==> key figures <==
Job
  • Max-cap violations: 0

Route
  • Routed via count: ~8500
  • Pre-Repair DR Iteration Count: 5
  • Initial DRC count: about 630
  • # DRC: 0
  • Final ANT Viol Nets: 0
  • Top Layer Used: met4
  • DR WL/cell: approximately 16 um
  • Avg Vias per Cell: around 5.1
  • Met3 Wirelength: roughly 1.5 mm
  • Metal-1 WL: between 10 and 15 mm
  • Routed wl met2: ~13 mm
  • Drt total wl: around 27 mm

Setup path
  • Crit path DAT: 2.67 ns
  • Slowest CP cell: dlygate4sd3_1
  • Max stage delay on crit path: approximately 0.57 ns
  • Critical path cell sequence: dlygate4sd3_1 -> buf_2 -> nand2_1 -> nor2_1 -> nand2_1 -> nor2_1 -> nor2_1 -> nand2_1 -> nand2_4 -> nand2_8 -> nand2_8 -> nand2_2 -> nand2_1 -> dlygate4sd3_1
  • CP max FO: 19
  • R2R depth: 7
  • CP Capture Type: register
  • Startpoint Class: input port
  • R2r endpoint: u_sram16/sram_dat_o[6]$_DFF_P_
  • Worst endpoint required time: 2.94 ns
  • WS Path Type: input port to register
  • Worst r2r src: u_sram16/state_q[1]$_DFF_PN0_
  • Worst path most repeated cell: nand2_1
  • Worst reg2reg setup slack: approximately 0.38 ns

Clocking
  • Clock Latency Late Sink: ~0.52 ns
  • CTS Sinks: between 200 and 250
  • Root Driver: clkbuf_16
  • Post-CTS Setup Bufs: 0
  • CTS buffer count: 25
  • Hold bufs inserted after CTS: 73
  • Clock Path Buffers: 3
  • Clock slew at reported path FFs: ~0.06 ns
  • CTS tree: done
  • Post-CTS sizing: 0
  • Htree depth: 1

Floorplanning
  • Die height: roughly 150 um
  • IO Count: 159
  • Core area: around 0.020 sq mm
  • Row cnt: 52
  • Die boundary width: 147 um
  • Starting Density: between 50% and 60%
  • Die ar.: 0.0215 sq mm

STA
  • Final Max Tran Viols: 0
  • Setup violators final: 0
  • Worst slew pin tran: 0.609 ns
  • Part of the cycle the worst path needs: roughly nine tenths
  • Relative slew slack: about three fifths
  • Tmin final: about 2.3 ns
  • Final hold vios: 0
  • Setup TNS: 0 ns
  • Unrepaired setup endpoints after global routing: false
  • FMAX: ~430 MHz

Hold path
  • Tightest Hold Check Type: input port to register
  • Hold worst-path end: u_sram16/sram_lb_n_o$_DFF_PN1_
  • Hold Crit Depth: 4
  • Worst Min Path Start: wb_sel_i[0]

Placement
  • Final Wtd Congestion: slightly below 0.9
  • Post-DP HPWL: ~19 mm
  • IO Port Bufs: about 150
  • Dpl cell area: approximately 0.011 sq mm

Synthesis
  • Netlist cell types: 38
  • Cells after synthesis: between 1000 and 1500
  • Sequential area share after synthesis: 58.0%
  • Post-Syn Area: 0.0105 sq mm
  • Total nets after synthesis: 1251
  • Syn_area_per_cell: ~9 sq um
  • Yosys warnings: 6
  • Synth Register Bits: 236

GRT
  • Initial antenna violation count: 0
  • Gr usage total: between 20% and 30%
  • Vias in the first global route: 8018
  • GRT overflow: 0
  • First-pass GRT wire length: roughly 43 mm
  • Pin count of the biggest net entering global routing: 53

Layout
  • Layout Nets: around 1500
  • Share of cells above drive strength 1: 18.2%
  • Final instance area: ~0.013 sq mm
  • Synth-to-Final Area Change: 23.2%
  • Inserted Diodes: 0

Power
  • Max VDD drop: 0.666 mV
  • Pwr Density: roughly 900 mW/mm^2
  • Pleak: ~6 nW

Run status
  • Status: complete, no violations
### src/design/spi_link_pkg.sv
// spi link constants for pin filtering, bit counting and the sck watchdog
`default_nettype none

package spi_link_pkg;

	// ------------------------------
	// pin synchronizer and filter
	// ------------------------------

	// flops in the synchronizer chain
	localparam int SYNC_STAGES = 2;

	// equal samples needed before the filtered level moves
	localparam int FILTER_LEN = 3;
	localparam int FILT_CNT_WIDTH = $clog2(FILTER_LEN);

	// ------------------------------
	// byte framing
	// ------------------------------

	localparam int BITS_PER_BYTE = 8;
	localparam int BIT_CNT_WIDTH = $clog2(BITS_PER_BYTE);

	// sck stall limit, 10 us at 100 MHz
	localparam int WD_CYCLES = 1000;
	localparam int WD_WIDTH = 10;

endpackage

`default_nettype wire

### src/design/ctrl_cmd_pkg.sv
// control command package with opcodes, header layout and event queue sizing
`default_nettype none

package ctrl_cmd_pkg;

	// ------------------------------
	// basic types
	// ------------------------------

	typedef logic [7:0] byte_t;
	typedef logic [5:0] cmd_addr_t;

	// opcode in the top two bits of the header
	typedef enum logic [1:0] {
		OP_NOP    = 2'b00,
		OP_WR_INC = 2'b01,
		OP_WR_FIX = 2'b10,
		OP_RSVD   = 2'b11
	} cmd_op_t;

	typedef struct packed {
		cmd_op_t   op;
		cmd_addr_t addr;
	} cmd_hdr_t;

	// first byte of a frame is a header, the rest are plain data
	typedef union packed {
		cmd_hdr_t hdr;
		byte_t    raw;
	} ctrl_byte_u;

	// ------------------------------
	// credit flow and queue
	// ------------------------------

	localparam int CREDIT_INIT = 4;
	localparam int CREDIT_WIDTH = 3;

	localparam int QUEUE_DEPTH = 4;
	localparam int QUEUE_PTR_WIDTH = $clog2(QUEUE_DEPTH);
	localparam int QUEUE_CNT_WIDTH = QUEUE_PTR_WIDTH + 1;

endpackage

`default_nettype wire

### src/design/pin_sync.sv
// pin synchronizer with run-length glitch filter and edge pulses
`default_nettype none
`timescale 1ns/100ps

module pin_sync (
	input  wire  clk_sys,
	input  wire  rst_n,
	input  wire  pin,
	output logic level,
	output logic rise,
	output logic fall
);

	logic [spi_link_pkg::SYNC_STAGES-1:0]    sync_q;
	logic [spi_link_pkg::FILT_CNT_WIDTH-1:0] run_cnt;
	logic                                    sample;
	logic                                    flip;

	assign sample = sync_q[spi_link_pkg::SYNC_STAGES-1];

	// level moves on the last of FILTER_LEN differing samples
	assign flip = (sample != level) &&
		(run_cnt == spi_link_pkg::FILT_CNT_WIDTH'(spi_link_pkg::FILTER_LEN - 1));

	always_ff @(posedge clk_sys or negedge rst_n) begin
		if (!rst_n) begin
			sync_q  <= '0;
			run_cnt <= '0;
			level   <= 1'b0;
			rise    <= 1'b0;
			fall    <= 1'b0;
		end else begin
			sync_q <= {sync_q[spi_link_pkg::SYNC_STAGES-2:0], pin};
			rise   <= flip && sample;
			fall   <= flip && !sample;
			if (sample == level) begin
				// run broken, start over
				run_cnt <= '0;
			end else if (flip) begin
				level   <= sample;
				run_cnt <= '0;
			end else begin
				run_cnt <= run_cnt + 1'b1;
			end
		end
	end

endmodule

`default_nettype wire

### src/design/spi_byte_rx.sv
// spi mode 0 byte receiver with bit counter and sck stall watchdog
`default_nettype none
`timescale 1ns/100ps

module spi_byte_rx (
	input  wire                 clk_sys,
	input  wire                 rst_n,
	input  wire                 csn,
	input  wire                 sck_rise,
	input  wire                 mosi,
	output ctrl_cmd_pkg::byte_t rx_byte,
	output logic                rx_valid
);

	logic [spi_link_pkg::BIT_CNT_WIDTH-1:0] bit_cnt;
	logic [spi_link_pkg::WD_WIDTH-1:0]      wd_cnt;
	ctrl_cmd_pkg::byte_t                    shift_q;
	logic                                   last_bit;
	logic                                   wd_expire;
	logic                                   take_bit;

	assign take_bit = sck_rise && !csn;
	assign last_bit = (bit_cnt ==
		spi_link_pkg::BIT_CNT_WIDTH'(spi_link_pkg::BITS_PER_BYTE - 1));
	assign wd_expire = (wd_cnt ==
		spi_link_pkg::WD_WIDTH'(spi_link_pkg::WD_CYCLES));

	// ------------------------------
	// shift register
	// ------------------------------

	// msb first, newest bit at the bottom
	always_ff @(posedge clk_sys) begin
		if (take_bit) begin
			shift_q <= {shift_q[6:0], mosi};
		end
	end

	// ------------------------------
	// bit counter and watchdog
	// ------------------------------

	always_ff @(posedge clk_sys or negedge rst_n) begin
		if (!rst_n) begin
			bit_cnt <= '0;
		end else if (csn || wd_expire) begin
			bit_cnt <= '0;
		end else if (take_bit) begin
			bit_cnt <= last_bit ? '0 : bit_cnt + 1'b1;
		end
	end

	// counts only while a byte is partly in
	always_ff @(posedge clk_sys or negedge rst_n) begin
		if (!rst_n) begin
			wd_cnt <= '0;
		end else if (csn || sck_rise || wd_expire || (bit_cnt == '0)) begin
			wd_cnt <= '0;
		end else begin
			wd_cnt <= wd_cnt + 1'b1;
		end
	end

	// ------------------------------
	// byte output
	// ------------------------------

	always_ff @(posedge clk_sys or negedge rst_n) begin
		if (!rst_n) begin
			rx_valid <= 1'b0;
		end else begin
			rx_valid <= take_bit && last_bit;
		end
	end

	always_ff @(posedge clk_sys) begin
		if (take_bit && last_bit) begin
			rx_byte <= {shift_q[6:0], mosi};
		end
	end

	// a deselected link never carries a partial byte forward
	a_csn_clears_bits : assert property (
		@(posedge clk_sys) disable iff (!rst_n)
		csn |=> (bit_cnt == '0)
	);

endmodule

`default_nettype wire

### src/design/cmd_decoder.sv
// command decoder turning spi frames into register write events
`default_nettype none
`timescale 1ns/100ps

module cmd_decoder (
	input  wire                     clk_sys,
	input  wire                     rst_n,
	input  wire                     frame_start,
	input  wire                     frame_end,
	input  ctrl_cmd_pkg::byte_t     rx_byte,
	input  wire                     rx_valid,
	output logic                    wr_valid,
	output ctrl_cmd_pkg::cmd_addr_t wr_addr,
	output ctrl_cmd_pkg::byte_t     wr_data,
	output logic                    cmd_err
);

	enum logic [1:0] {
		ST_IDLE,
		ST_HEADER,
		ST_DATA
	} state;

	ctrl_cmd_pkg::ctrl_byte_u rx_word;
	ctrl_cmd_pkg::cmd_op_t    op_q;
	ctrl_cmd_pkg::cmd_addr_t  addr_q;
	logic                     is_write;
	logic                     data_wr;

	assign rx_word = rx_byte;
	assign is_write = (op_q == ctrl_cmd_pkg::OP_WR_INC) ||
		(op_q == ctrl_cmd_pkg::OP_WR_FIX);
	assign data_wr = (state == ST_DATA) && rx_valid && is_write;

	// ------------------------------
	// frame FSM
	// ------------------------------

	always_ff @(posedge clk_sys or negedge rst_n) begin
		if (!rst_n) begin
			state   <= ST_IDLE;
			op_q    <= ctrl_cmd_pkg::OP_NOP;
			addr_q  <= '0;
			cmd_err <= 1'b0;
		end else begin
			cmd_err <= 1'b0;
			if (frame_end) begin
				state <= ST_IDLE;
			end else if (frame_start) begin
				state <= ST_HEADER;
			end else begin
				case (state)
					ST_HEADER: begin
						if (rx_valid) begin
							op_q    <= rx_word.hdr.op;
							addr_q  <= rx_word.hdr.addr;
							cmd_err <= (rx_word.hdr.op == ctrl_cmd_pkg::OP_RSVD);
							state   <= ST_DATA;
						end
					end
					ST_DATA: begin
						// 6-bit address wraps from 63 to 0
						if (data_wr && (op_q == ctrl_cmd_pkg::OP_WR_INC)) begin
							addr_q <= addr_q + 1'b1;
						end
					end
					default: begin
						state <= ST_IDLE;
					end
				endcase
			end
		end
	end

	// ------------------------------
	// write events
	// ------------------------------

	always_ff @(posedge clk_sys or negedge rst_n) begin
		if (!rst_n) begin
			wr_valid <= 1'b0;
		end else begin
			wr_valid <= data_wr;
		end
	end

	always_ff @(posedge clk_sys) begin
		if (data_wr) begin
			wr_addr <= addr_q;
			wr_data <= rx_word.raw;
		end
	end

	a_no_write_outside_data : assert property (
		@(posedge clk_sys) disable iff (!rst_n)
		wr_valid |-> (state != ST_IDLE) && (state != ST_HEADER)
	);

endmodule

`default_nettype wire

### src/design/event_credit_tx.sv
// write event queue with credit counter and credit-gated send
`default_nettype none
`timescale 1ns/100ps

module event_credit_tx (
	input  wire                     clk_sys,
	input  wire                     rst_n,
	input  wire                     wr_valid,
	input  ctrl_cmd_pkg::cmd_addr_t wr_addr,
	input  ctrl_cmd_pkg::byte_t     wr_data,
	input  wire                     credit_return,
	output logic                    ev_valid,
	output ctrl_cmd_pkg::cmd_addr_t ev_addr,
	output ctrl_cmd_pkg::byte_t     ev_data,
	output logic                    ev_overflow
);

	ctrl_cmd_pkg::cmd_addr_t q_addr [ctrl_cmd_pkg::QUEUE_DEPTH];
	ctrl_cmd_pkg::byte_t     q_data [ctrl_cmd_pkg::QUEUE_DEPTH];

	logic [ctrl_cmd_pkg::QUEUE_PTR_WIDTH-1:0] wr_ptr;
	logic [ctrl_cmd_pkg::QUEUE_PTR_WIDTH-1:0] rd_ptr;
	logic [ctrl_cmd_pkg::QUEUE_CNT_WIDTH-1:0] q_count;
	logic [ctrl_cmd_pkg::CREDIT_WIDTH-1:0]    credit_cnt;
	logic                                     q_full;
	logic                                     send;
	logic                                     push;

	assign q_full = (q_count ==
		ctrl_cmd_pkg::QUEUE_CNT_WIDTH'(ctrl_cmd_pkg::QUEUE_DEPTH));

	// head of queue goes out whenever a credit is held
	assign send = (q_count != '0) && (credit_cnt != '0);
	// a send in the same cycle frees the slot
	assign push = wr_valid && (!q_full || send);

	assign ev_valid = send;
	assign ev_addr  = q_addr[rd_ptr];
	assign ev_data  = q_data[rd_ptr];

	// ------------------------------
	// ring buffer
	// ------------------------------

	always_ff @(posedge clk_sys) begin
		if (push) begin
			q_addr[wr_ptr] <= wr_addr;
			q_data[wr_ptr] <= wr_data;
		end
	end

	always_ff @(posedge clk_sys or negedge rst_n) begin
		if (!rst_n) begin
			wr_ptr  <= '0;
			rd_ptr  <= '0;
			q_count <= '0;
		end else begin
			if (push) begin
				wr_ptr <= wr_ptr + 1'b1;
			end
			if (send) begin
				rd_ptr <= rd_ptr + 1'b1;
			end
			case ({push, send})
				2'b10:   q_count <= q_count + 1'b1;
				2'b01:   q_count <= q_count - 1'b1;
				default: q_count <= q_count;
			endcase
		end
	end

	// ------------------------------
	// credits and overflow
	// ------------------------------

	always_ff @(posedge clk_sys or negedge rst_n) begin
		if (!rst_n) begin
			credit_cnt <= ctrl_cmd_pkg::CREDIT_WIDTH'(ctrl_cmd_pkg::CREDIT_INIT);
		end else begin
			case ({credit_return, send})
				2'b10:   credit_cnt <= credit_cnt + 1'b1;
				2'b01:   credit_cnt <= credit_cnt - 1'b1;
				default: credit_cnt <= credit_cnt;
			endcase
		end
	end

	// sticky until reset
	always_ff @(posedge clk_sys or negedge rst_n) begin
		if (!rst_n) begin
			ev_overflow <= 1'b0;
		end else if (wr_valid && !push) begin
			ev_overflow <= 1'b1;
		end
	end

	// consumer must not return more than it took
	a_credit_bound : assert property (
		@(posedge clk_sys) disable iff (!rst_n)
		credit_cnt <= ctrl_cmd_pkg::CREDIT_WIDTH'(ctrl_cmd_pkg::CREDIT_INIT)
	);

	// credits only come back through credit_return
	a_no_send_without_credit : assert property (
		@(posedge clk_sys) disable iff (!rst_n)
		(credit_cnt == '0) && !credit_return |=> !ev_valid
	);

endmodule

`default_nettype wire

### src/design/spi_ctrl_top.sv
// spi control receiver top joining pin filters, byte receiver, decoder and sender
`default_nettype none
`timescale 1ns/100ps

module spi_ctrl_top (
	input  wire                     clk_sys,
	input  wire                     rst_n,
	input  wire                     spi_csn,
	input  wire                     spi_sck,
	input  wire                     spi_mosi,
	input  wire                     credit_return,
	output logic                    ev_valid,
	output ctrl_cmd_pkg::cmd_addr_t ev_addr,
	output ctrl_cmd_pkg::byte_t     ev_data,
	output logic                    ev_overflow,
	output logic                    cmd_err
);

	logic                    csn_level;
	logic                    csn_rise;
	logic                    csn_fall;
	logic                    sck_rise;
	logic                    mosi_level;
	ctrl_cmd_pkg::byte_t     rx_byte;
	logic                    rx_valid;
	logic                    wr_valid;
	ctrl_cmd_pkg::cmd_addr_t wr_addr;
	ctrl_cmd_pkg::byte_t     wr_data;

	// ------------------------------
	// pin conditioning
	// ------------------------------

	pin_sync u_sync_csn (
		.clk_sys (clk_sys),
		.rst_n   (rst_n),
		.pin     (spi_csn),
		.level   (csn_level),
		.rise    (csn_rise),
		.fall    (csn_fall)
	);

	// only rising sck matters in mode 0
	pin_sync u_sync_sck (
		.clk_sys (clk_sys),
		.rst_n   (rst_n),
		.pin     (spi_sck),
		.level   (),
		.rise    (sck_rise),
		.fall    ()
	);

	pin_sync u_sync_mosi (
		.clk_sys (clk_sys),
		.rst_n   (rst_n),
		.pin     (spi_mosi),
		.level   (mosi_level),
		.rise    (),
		.fall    ()
	);

	// ------------------------------
	// byte, command and event path
	// ------------------------------

	spi_byte_rx u_byte_rx (
		.clk_sys  (clk_sys),
		.rst_n    (rst_n),
		.csn      (csn_level),
		.sck_rise (sck_rise),
		.mosi     (mosi_level),
		.rx_byte  (rx_byte),
		.rx_valid (rx_valid)
	);

	// csn fall opens a frame, csn rise closes it
	cmd_decoder u_decoder (
		.clk_sys     (clk_sys),
		.rst_n       (rst_n),
		.frame_start (csn_fall),
		.frame_end   (csn_rise),
		.rx_byte     (rx_byte),
		.rx_valid    (rx_valid),
		.wr_valid    (wr_valid),
		.wr_addr     (wr_addr),
		.wr_data     (wr_data),
		.cmd_err     (cmd_err)
	);

	event_credit_tx u_credit_tx (
		.clk_sys       (clk_sys),
		.rst_n         (rst_n),
		.wr_valid      (wr_valid),
		.wr_addr       (wr_addr),
		.wr_data       (wr_data),
		.credit_return (credit_return),
		.ev_valid      (ev_valid),
		.ev_addr       (ev_addr),
		.ev_data       (ev_data),
		.ev_overflow   (ev_overflow)
	);

endmodule

`default_nettype wire

### config.mk
export PLATFORM = sky130hd
export DESIGN_NAME = spi_ctrl_top
export DESIGN_NICKNAME = d
export VERILOG_FILES = /design/src/design/spi_link_pkg.sv /design/src/design/ctrl_cmd_pkg.sv /design/src/design/pin_sync.sv /design/src/design/spi_byte_rx.sv /design/src/design/cmd_decoder.sv /design/src/design/event_credit_tx.sv /design/src/design/spi_ctrl_top.sv
export SDC_FILE = /design/constraint.sdc
export NUM_CORES = 1
export LEC_CHECK = 0
export ABC_AREA = 1
export BUFFER_PORTS_ARGS = -buffer_cell sky130_fd_sc_hd__buf_2
export CORE_MARGIN = 1.5
export CORE_UTILIZATION = 40
export CTS_CLUSTER_DIAMETER = 50
export CTS_CLUSTER_SIZE = 30
export DETAILED_ROUTE_END_ITERATION = 7
export PLACE_DENSITY = 0.64
export SYNTH_ARGS = -nofsm -noshare
export SYNTH_HDL_FRONTEND = slang
export SYNTH_SLANG_ARGS = --single-unit
### constraint.sdc
create_clock -name clk_sys -period 5.2 [get_ports clk_sys]
set_input_delay 1.3 -clock clk_sys [delete_from_list [all_inputs] [get_ports clk_sys]]
set_output_delay 1.3 -clock clk_sys [all_outputs]
set_load 0.1 [all_outputs]
==> qor.yml, run 1 <==
grt:
  grt_usage_pct: 13.49
  grtUsageMet2_pct: 21.20
  grt_use_met1_pct: 16.13
  overflow: 0
  antenna_found_initial: 0
  grt_pass1_wl_um: 14840
  grt_start_max_net_pins: 56
  grt.busiest_layer: "met2"
  grt_pass1_vias: 3177
  grt_use_met3_pct: 4.981
final_layout:
  area.growth.synth_to_final_pct: 16.35
  final_common_cell: "edfxtp_1"
  diodes: 0
  fillers: 1186
  seq_area_mm2: 0.003930
  drive_above_1_share_pct: 16.07
  multi_input_area_mm2: 0.001404
  mostFrequentLayoutCells: "85 x edfxtp_1, 63 x nor2_1, 54 x dfrtp_1"
  nNetsFinal: 512
clock_tree:
  cts_buffer_depth: 2
  htree_levels: 4
  hold_buffers: 0
  insertion_delay_ns: 0.42
  cts-buffers-inserted: 17
  root_buffer: "clkbuf_16"
  clkTransAtPathRegs_ns: 0.06
  post_cts_buffers: 0
  cts-resized-gates: 0
  cts_tree: "yes"
  cts_sinks: 140
critical_path:
  cp_max_fo: 16
  path_buf_inv: 2
  r2r_setup_slack_ns: 2.92
  cp_top_family: "buffers and inverters"
  critical_path.max_stage_delay_ns: 0.57
  cp.arrival_ns: 2.18
  criticalPathCategory: "reg2out"
  required_ns: 3.90
  cp-end-kind: "output pin"
  path_cells: "inv_1 -> o21ai_0 -> o22ai_1 -> buf_2"
  cp-start-kind: "register"
  crit_slowest_cell: "dfrtp_1"
hold_path:
  worst_hold_path_type: "reg2reg"
detailed_routing:
  drtPass1Iterations: 5
  drt_iter0_markers: 218
  drc: 0
  vias: 3232
  ant_nets: 0
  wl_um: 8853
  wl_per_cell_um: 13.02
  avgViaCountPerCell: 4.753
floorplanning:
  die_w_um: 121.0
  coreArea_mm2: 0.01340
  ioPinCount: 23
  rows: 42
  fp.dieArea_mm2: 0.01464
  start_util_pct: 41.57
  fp.dieH_um: 121.0
synthesis:
  ys_warn_count: 0
  synth_top_area_cell: "edfxtp_1"
  synth_cell_types: 35
  syn_inst: 453
  synth_area_leaders: "edfxtp_1 46%, dfrtp_1 24%, nor2_1 4.2%"
  syn_nets: 474
  avgSynthCellArea_um2: 12.30
  synthArstFlopShare_pct: 39.29
  synth-edff-count: 85
  netlist_area_mm2: 0.005570
  synthFlopType: "edfxtp_1"
  synth.yosys.seq_area_share_pct: 70.55
  ys_seq_elements: 140
  synth_top_area_share_pct: 45.82
sta:
  fin_crit_ns: 3.482
  clock_skew_ns: 0.007037
  setup_viol: 0
  relSlewSlack_pct: 20.37
  timing.fmax_mhz: 287.2
  worst_pin_slew_ns: 1.185
  rsz0062_at_grt: "false"
  period_share_pct: 66.95
  setup_tns_ns: 0
  hold_viol: 0
  drv_slew: 0
outcome:
  status: "finished, final reports clean"
flow_run:
  maxCapViolCount: 0
placement:
  portBuffers: 22
  dp_hpwl_um: 5701
  place.gp.congestion: 0.8192
pwr:
  power_density_mw_per_mm2: 395.1
  power_uw: 2561
  p_leak_uw: 0.002450
  peakVddDrop_mv: 0.1989
-- logic make-up after synthesis --
group | Yosys count | synth area share [%]
flip-flops | 140 | 70.55
AND/OR/NAND/NOR | 152 | 12.02
AO/OA/AOI/OAI | 70 | 7.165
XOR/XNOR | 12 | 1.887
multiplexers | 2 | 0.4043
buffers and inverters | 62 | 4.335
adder cells (fa/ha/maj) | 15 | 3.639
-- area by class of cell --
type | instances | share of cell area, %
Sequential cell | 140 | 60.64
Clock inverter | 15 | 2.278
Tap cell | 176 | 3.398
Inverter | 53 | 3.069
Clock buffer | 17 | 6.564
Timing Repair Buffer | 28 | 2.394
Multi-Input combinational cell | 251 | 21.66
-- sequential cells by signal, summed over array words and instances (netlist names), 3 cells and up --
register	flops
u_byte_rx.bit_cnt	3
u_credit_tx.q_addr	24
u_credit_tx.credit_cnt	3
u_credit_tx.q_data	32
u_byte_rx.shift_q	7
u_decoder.wr_addr	6
u_credit_tx.q_count	3
u_decoder.wr_data	8
u_byte_rx.rx_byte	8
u_byte_rx.wd_cnt	10
u_decoder.addr_q	6
-- Yosys cell counts, types with 3 or more instances --
| cell type | instances |
|---|---|
| ha_1 | 13 |
| nor2_1 | 63 |
| edfxtp_1 | 85 |
| nand2_1 | 44 |
| o21ai_0 | 40 |
| inv_1 | 52 |
| o21ai_1 | 3 |
| xor2_1 | 7 |
| dfrtp_1 | 54 |
| nand3_1 | 14 |
| nand2_2 | 5 |
| or2_2 | 4 |
| a21oi_1 | 6 |
| clkbuf_1 | 4 |
| xnor2_1 | 5 |
| buf_2 | 4 |
| nand4_1 | 5 |
| nor3_1 | 8 |
| nor2_2 | 4 |
| o22ai_1 | 14 |
-- where the power goes --
group	internal (µW)	switching, µW	total [µW]
logic	58.9	80.3	139
registers	1230	39.4	1270
clock network	701	446	1150
-- per-stage QoR --
stage	hold WS (ns)	cell area (µm²)	util [%]	instances	setup slack [ns]
6_report	0.3465	6481	48.37	680	1.718
2_1_floorplan	0.3312	5570	-	453	1.601
3_3_place_gp	0.3321	5908	44.09	648	2.214
4_1_cts	0.3484	6481	48.37	680	1.674
3_5_place_dp	0.3356	5908	44.09	648	2.147
5_1_grt	0.3596	6481	48.37	680	1.545
-- path summary, 6_finish.rpt --
path                                                   endpoint  cells past startpoint                               from
max in group asynchronous         u_byte_rx.wd_cnt[7]$_DFF_PN0_                      2                              rst_n
min in group asynchronous       u_sync_mosi.sync_q[0]$_DFF_PN0_                      2                              rst_n
worst max-delay path                                 ev_data[7]                      4  u_credit_tx.rd_ptr[1]$_DFFE_PN0N_
worst min-delay path            u_sync_mosi.sync_q[1]$_DFF_PN0_                      0    u_sync_mosi.sync_q[0]$_DFF_PN0_
worst min register to register  u_sync_mosi.sync_q[1]$_DFF_PN0_                      0    u_sync_mosi.sync_q[0]$_DFF_PN0_
worst max register to register   u_decoder.wr_data[4]$_DFFE_PP_                      3     u_decoder.state[0]$_DFFE_PN0P_
-- layer usage --
layer	vias to the layer above	wire, µm	part of all wire, %
met5	-	0	0
met4	0	178	2.0
met3	17	320	3.6
met2	38	4190	47
met1	1567	4164	47
li1	1610	-	-
No activity file was read; power rests on OpenSTA's default activity.
==> run 2: changes to the inputs <==
==> constraint.sdc (replaced) <==
create_clock -name clk_sys -period 3.3 [get_ports clk_sys]
set_input_delay 0.825 -clock clk_sys [delete_from_list [all_inputs] [get_ports clk_sys]]
set_output_delay 0.825 -clock clk_sys [all_outputs]
set_load 0.1 [all_outputs]
==> run 2 against run 1 <==
Via count is 0.56% higher; hold slack barely moved; critical path depth up 1; worst setup slack got worse by 1.3 ns; wire length up 1.1%; non-clock buffer count is 4 higher; final cell count grew 0.59%; critical path type unchanged.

» **What is being asked**
Take every line from the records that holds "approximately" and copy it down.

» **Solution**
  • DR WL/cell: approximately 16 um
  • Max stage delay on crit path: approximately 0.57 ns
  • Worst reg2reg setup slack: approximately 0.38 ns
  • Dpl cell area: approximately 0.011 sq mm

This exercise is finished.